L’esperto del lavoro Timo Kauppinen, finlandese, è stato invitato a Santiago per parlare della flexiseguridad, durante un incontro presso l’Università Adolfo Ibanez. La flexiseguridad, parola in sé affascinante quanto il concetto che racchiude, aveva colpito il ministro di Hacienda cileno Andrés Velazco quando, di recente, era stato in Danimarca . Da qui l’invito al professor Kauppinen. Davanti a un pubblico molto attento e selezionato, quest’ultimo ha spiegato in cosa consiste, grosso modo, quel nuovo concetto, e i quattro pilastri si cui si regge: leggi sul lavoro moderne e accordi collettivi affidabili tra lavoratori e imprese, aggiornamento continuo nella formazione del personale, politiche del lavoro ben fatte che aiutino la gente ad ammortizzare i cambi, riduzione della disoccupazione e facilitazione nel passaggio a nuovi impieghi.

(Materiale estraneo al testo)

File: src/rtl/sha256_msg_padder.sv
// sha256_msg_padder: streaming byte-message front-end for the SHA-256 core.
// Packs input beats into a 64-byte block buffer, applies the 0x80 marker,
// zero fill and the 64-bit big-endian bit length, then hands each block to
// the core as a lead cycle followed by 16 words, paced on core_busy.
// Optional feature macro: SHA_PAD_LENCHK_EN (sticky length-overflow flag).
// LEN_W must not exceed 64.
//
// Handshake: a beat transfers on a rising edge where in_valid && in_ready;
// upstream holds in_data/in_nbytes/in_last stable until that edge, and
// in_valid without in_ready has no effect.
module sha256_msg_padder #(
  parameter int IN_BYTES = 4,
  parameter int LEN_W    = 32,
  localparam int NB_W    = $clog2(IN_BYTES + 1)
) (
  input  logic                  clk,
  input  logic                  reset,
  input  logic                  in_valid,
  output logic                  in_ready,
  input  logic [8*IN_BYTES-1:0] in_data,
  input  logic [NB_W-1:0]       in_nbytes,
  input  logic                  in_last,
  input  logic                  core_busy,
  output logic [31:0]           data,
  output logic                  write_enable,
  output logic                  first_block,
  output logic                  last_block,
  output logic                  len_err,
  output logic [2:0]            dbg_state
);

  typedef enum logic [2:0] {
    S_IDLE = 3'd0,
    S_FILL = 3'd1,
    S_PAD  = 3'd2,
    S_WAIT = 3'd3,
    S_SEND = 3'd4
  } state_t;

  state_t           state_q;
  logic [7:0]       blk_q [64];
  logic [5:0]       bp_q;         // next free byte in the block
  logic [LEN_W-1:0] len_q;        // message length in bits
  logic [3:0]       pw_q;         // word being written during PAD
  logic [4:0]       cnt_q;        // SEND cycle index
  logic [1:0]       hold_q;       // cycles left to ignore core_busy
  logic             mark_done_q;  // 0x80 marker already placed for this message
  logic             len_blk_q;    // the block being padded carries the length
  logic             final_q;      // the block waiting to be sent is the last one
  logic             pad_pend_q;   // another padding pass follows this send
  logic             first_pend_q; // the next block sent is block 0 of a message

  logic             accept;
  logic [6:0]       bp_sum;
  logic [63:0]      len64;
  logic [31:0]      len_word;
  logic [31:0]      rd_word;

`ifdef SHA_PAD_LENCHK_EN
  logic [LEN_W:0]   len_sum;
  assign len_sum = {1'b0, len_q} + {{(LEN_W+1-NB_W-3){1'b0}}, in_nbytes, 3'b000};
`else
  logic [LEN_W-1:0] len_sum;
  assign len_sum = len_q + {{(LEN_W-NB_W-3){1'b0}}, in_nbytes, 3'b000};
  assign len_err = 1'b0;
`endif

  assign accept    = in_valid && in_ready;
  assign bp_sum    = {1'b0, bp_q} + {{(7-NB_W){1'b0}}, in_nbytes};
  assign len64     = 64'(len_q);
  assign len_word  = pw_q[0] ? len64[31:0] : len64[63:32];
  assign rd_word   = {blk_q[{cnt_q[3:0], 2'd0}], blk_q[{cnt_q[3:0], 2'd1}],
                      blk_q[{cnt_q[3:0], 2'd2}], blk_q[{cnt_q[3:0], 2'd3}]};
  assign dbg_state = state_q;

  // Block buffer: message bytes land at bp during fill, padding words during PAD.
  always_ff @(posedge clk) begin
    if (accept) begin
      for (int i = 0; i < IN_BYTES; i++) begin
        if (i < int'(in_nbytes)) begin
          blk_q[bp_q + 6'(i)] <= in_data[8*(IN_BYTES-1-i) +: 8];
        end
      end
    end else if (state_q == S_PAD) begin
      for (int j = 0; j < 4; j++) begin
        if (len_blk_q && pw_q >= 4'd14) begin
          blk_q[{pw_q, 2'(j)}] <= len_word[8*(3-j) +: 8];
        end else if (!mark_done_q && {pw_q, 2'(j)} == bp_q) begin
          blk_q[{pw_q, 2'(j)}] <= 8'h80;
        end else if ({pw_q, 2'(j)} >= bp_q) begin
          blk_q[{pw_q, 2'(j)}] <= 8'h00;
        end
      end
    end
  end

  // Control FSM with registered handshake and core-side outputs.
  always_ff @(posedge clk or negedge reset) begin
    if (!reset) begin
      state_q      <= S_IDLE;
      bp_q         <= '0;
      len_q        <= '0;
      pw_q         <= '0;
      cnt_q        <= '0;
      hold_q       <= '0;
      mark_done_q  <= 1'b0;
      len_blk_q    <= 1'b0;
      final_q      <= 1'b0;
      pad_pend_q   <= 1'b0;
      first_pend_q <= 1'b1;
      in_ready     <= 1'b0;
      data         <= '0;
      write_enable <= 1'b0;
      first_block  <= 1'b0;
      last_block   <= 1'b0;
`ifdef SHA_PAD_LENCHK_EN
      len_err      <= 1'b0;
`endif
    end else begin
      if (hold_q != 2'd0) hold_q <= hold_q - 2'd1;
      case (state_q)
        S_IDLE, S_FILL: begin
          in_ready <= 1'b1;
          if (accept) begin
            bp_q  <= bp_sum[5:0];
            len_q <= len_sum[LEN_W-1:0];
`ifdef SHA_PAD_LENCHK_EN
            if (len_sum[LEN_W]) len_err <= 1'b1;
`endif
            if (bp_sum[6]) begin
              // Block is data-full; a final beat here means padding starts
              // in a fresh block after this one is sent.
              state_q    <= S_WAIT;
              in_ready   <= 1'b0;
              final_q    <= 1'b0;
              pad_pend_q <= in_last;
            end else if (in_last) begin
              state_q   <= S_PAD;
              in_ready  <= 1'b0;
              pw_q      <= bp_sum[5:2];
              len_blk_q <= (bp_sum <= 7'd55);
            end else begin
              state_q <= S_FILL;
            end
          end
        end
        S_PAD: begin
          if (!mark_done_q && bp_q[5:2] == pw_q) mark_done_q <= 1'b1;
          pw_q <= pw_q + 4'd1;
          if (pw_q == 4'd15) begin
            state_q    <= S_WAIT;
            final_q    <= len_blk_q;
            pad_pend_q <= !len_blk_q;
          end
        end
        S_WAIT: begin
          if (hold_q == 2'd0 && !core_busy) begin
            state_q     <= S_SEND;
            cnt_q       <= '0;
            first_block <= first_pend_q;
          end
        end
        S_SEND: begin
          if (cnt_q != 5'd16) begin
            write_enable <= 1'b1;
            data         <= rd_word;
            first_block  <= first_pend_q && (cnt_q == 5'd0);
            last_block   <= final_q && (cnt_q == 5'd0);
            cnt_q        <= cnt_q + 5'd1;
          end else begin
            write_enable <= 1'b0;
            data         <= '0;
            first_block  <= 1'b0;
            last_block   <= 1'b0;
            hold_q       <= 2'd2;
            first_pend_q <= 1'b0;
            bp_q         <= '0;
            pw_q         <= '0;
            if (final_q) begin
              state_q      <= S_IDLE;
              len_q        <= '0;
              mark_done_q  <= 1'b0;
              pad_pend_q   <= 1'b0;
              first_pend_q <= 1'b1;
              in_ready     <= 1'b1;
            end else if (pad_pend_q) begin
              // Either the length-only block or the marker block after a
              // message that ended on a block boundary.
              state_q    <= S_PAD;
              len_blk_q  <= 1'b1;
              pad_pend_q <= 1'b0;
            end else begin
              state_q  <= S_FILL;
              in_ready <= 1'b1;
            end
          end
        end
        default: state_q <= S_IDLE;
      endcase
    end
  end

endmodule
### config.mk
export PLATFORM = sky130hd
export DESIGN_NAME = key_entry_scan
export DESIGN_NICKNAME = d
export VERILOG_FILES = /design/src/rtl/key_entry_scan.sv
export SDC_FILE = /design/constraint.sdc
export NUM_CORES = 1
export LEC_CHECK = 0
export ABC_AREA = 1
export BUFFER_PORTS_ARGS = -buffer_cell sky130_fd_sc_hd__buf_2
export CAP_MARGIN = 10
export CORE_AREA = 2 2 130 132
export DETAILED_ROUTE_END_ITERATION = 10
export DIE_AREA = 0 0 132 134
export PLACE_DENSITY_LB_ADDON = 0.2
export SETUP_SLACK_MARGIN = 0.3
export SYNTH_ARGS = -nofsm -noshare
export SYNTH_HDL_FRONTEND = slang
export SYNTH_SLANG_ARGS = --single-unit
### constraint.sdc
create_clock -name sys_clk -period 11.9 [get_ports sys_clk]
set_clock_uncertainty 0.1 [all_clocks]
set_input_delay 1.19 -clock sys_clk [delete_from_list [all_inputs] [get_ports sys_clk]]
set_output_delay 1.19 -clock sys_clk [all_outputs]
set_load 0.03 [all_outputs]
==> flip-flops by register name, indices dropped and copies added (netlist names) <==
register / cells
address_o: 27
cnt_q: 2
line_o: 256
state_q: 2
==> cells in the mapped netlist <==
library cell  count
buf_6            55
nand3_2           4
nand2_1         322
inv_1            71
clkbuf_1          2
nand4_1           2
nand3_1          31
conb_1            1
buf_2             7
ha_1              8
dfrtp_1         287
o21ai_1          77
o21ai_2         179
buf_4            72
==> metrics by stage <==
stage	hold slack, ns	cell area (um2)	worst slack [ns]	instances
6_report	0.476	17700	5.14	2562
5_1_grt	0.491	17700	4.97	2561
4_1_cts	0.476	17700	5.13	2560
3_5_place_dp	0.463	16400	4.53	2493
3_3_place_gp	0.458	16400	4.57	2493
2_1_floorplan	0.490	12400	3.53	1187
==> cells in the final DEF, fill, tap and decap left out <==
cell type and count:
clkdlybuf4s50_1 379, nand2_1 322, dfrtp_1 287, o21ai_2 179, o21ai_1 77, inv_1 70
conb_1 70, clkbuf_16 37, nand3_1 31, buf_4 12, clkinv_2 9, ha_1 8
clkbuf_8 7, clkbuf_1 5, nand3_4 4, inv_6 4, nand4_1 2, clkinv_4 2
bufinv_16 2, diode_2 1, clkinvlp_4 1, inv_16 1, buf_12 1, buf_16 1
$ cat src/rtl/serial_sub8.sv
// Bit-serial A - B, LSB first, with a registered borrow and a start/busy/done handshake.
module serial_sub8
    import sub_pkg::*;
#(
    parameter int WIDTH = DEFAULT_WIDTH
) (
    input  logic             clk,
    input  logic             rst,
    input  logic             start,
    input  logic [WIDTH-1:0] a,
    input  logic [WIDTH-1:0] b,
    output logic             busy,
    output logic             done,
    output logic [WIDTH-1:0] diff,
    output logic             bout,
    output logic             ovf,
    output logic             zero
);

    localparam int CW = cnt_width(WIDTH);

    state_t           state_q, state_d;
    logic [CW-1:0]    count_q, count_d;
    logic             borrow_q, borrow_d;
    logic [WIDTH-1:0] sa_q, sa_d;
    logic [WIDTH-1:0] sb_q, sb_d;
    logic             sa_msb_q, sa_msb_d;
    logic             sb_msb_q, sb_msb_d;
    logic [WIDTH-1:0] diff_q, diff_d;
    logic             bout_q, bout_d;
    logic             ovf_q, ovf_d;
    logic             zero_q, zero_d;

    logic             bit_d;
    logic             bit_bo;

    full_sub_bit u_bit (
        .x   (sa_q[0]),
        .y   (sb_q[0]),
        .bin (borrow_q),
        .d   (bit_d),
        .bo  (bit_bo)
    );

    always_ff @(posedge clk or posedge rst) begin
        if (rst) begin
            state_q  <= IDLE;
            count_q  <= '0;
            borrow_q <= 1'b0;
            sa_q     <= '0;
            sb_q     <= '0;
            sa_msb_q <= 1'b0;
            sb_msb_q <= 1'b0;
            diff_q   <= '0;
            bout_q   <= 1'b0;
            ovf_q    <= 1'b0;
            zero_q   <= 1'b0;
        end else begin
            state_q  <= state_d;
            count_q  <= count_d;
            borrow_q <= borrow_d;
            sa_q     <= sa_d;
            sb_q     <= sb_d;
            sa_msb_q <= sa_msb_d;
            sb_msb_q <= sb_msb_d;
            diff_q   <= diff_d;
            bout_q   <= bout_d;
            ovf_q    <= ovf_d;
            zero_q   <= zero_d;
        end
    end

    always_comb begin
        state_d  = state_q;
        count_d  = count_q;
        borrow_d = borrow_q;
        sa_d     = sa_q;
        sb_d     = sb_q;
        sa_msb_d = sa_msb_q;
        sb_msb_d = sb_msb_q;
        diff_d   = diff_q;
        bout_d   = bout_q;
        ovf_d    = ovf_q;
        zero_d   = zero_q;

        unique case (state_q)
            IDLE: begin
                if (start) begin
                    sa_d     = a;
                    sb_d     = b;
                    sa_msb_d = a[WIDTH-1];
                    sb_msb_d = b[WIDTH-1];
                    borrow_d = 1'b0;
                    count_d  = '0;
                    state_d  = SHIFT;
                end
            end
            SHIFT: begin
                diff_d   = {bit_d, diff_q[WIDTH-1:1]};
                sa_d     = sa_q >> 1;
                sb_d     = sb_q >> 1;
                borrow_d = bit_bo;
                count_d  = count_q + 1'b1;
                // Flags are only refreshed on the final bit, so they hold the
                // previous result while the new difference is shifting in.
                if (count_q == CW'(WIDTH - 1)) begin
                    state_d = DONE;
                    bout_d  = bit_bo;
                    ovf_d   = (sa_msb_q != sb_msb_q) && (bit_d != sa_msb_q);
                    zero_d  = (diff_d == '0);
                end
            end
            DONE: begin
                state_d = IDLE;
            end
            default: begin
                state_d = IDLE;
            end
        endcase
    end

    assign busy = (state_q == SHIFT);
    assign done = (state_q == DONE);
    assign diff = diff_q;
    assign bout = bout_q;
    assign ovf  = ovf_q;
    assign zero = zero_q;

endmodule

In altre parole, ha spiegato il professore, la flexiseguridad funziona quando convivono, nello stesso sistema, una legislazione flessibile in materia di impiego (orario, tipo di contratto e così via), e benefici generalizzati per coloro che si trovino senza lavoro. Tutto questo, all’interno di un quadro di sicurezza sociale che non escluda nessuno. “Meno regole per la vita del lavoro e più regole per la sicurezza sociale. Questa è la tendenza”: così ha concluso Kauppinen la sua lunga e interessante conferenza.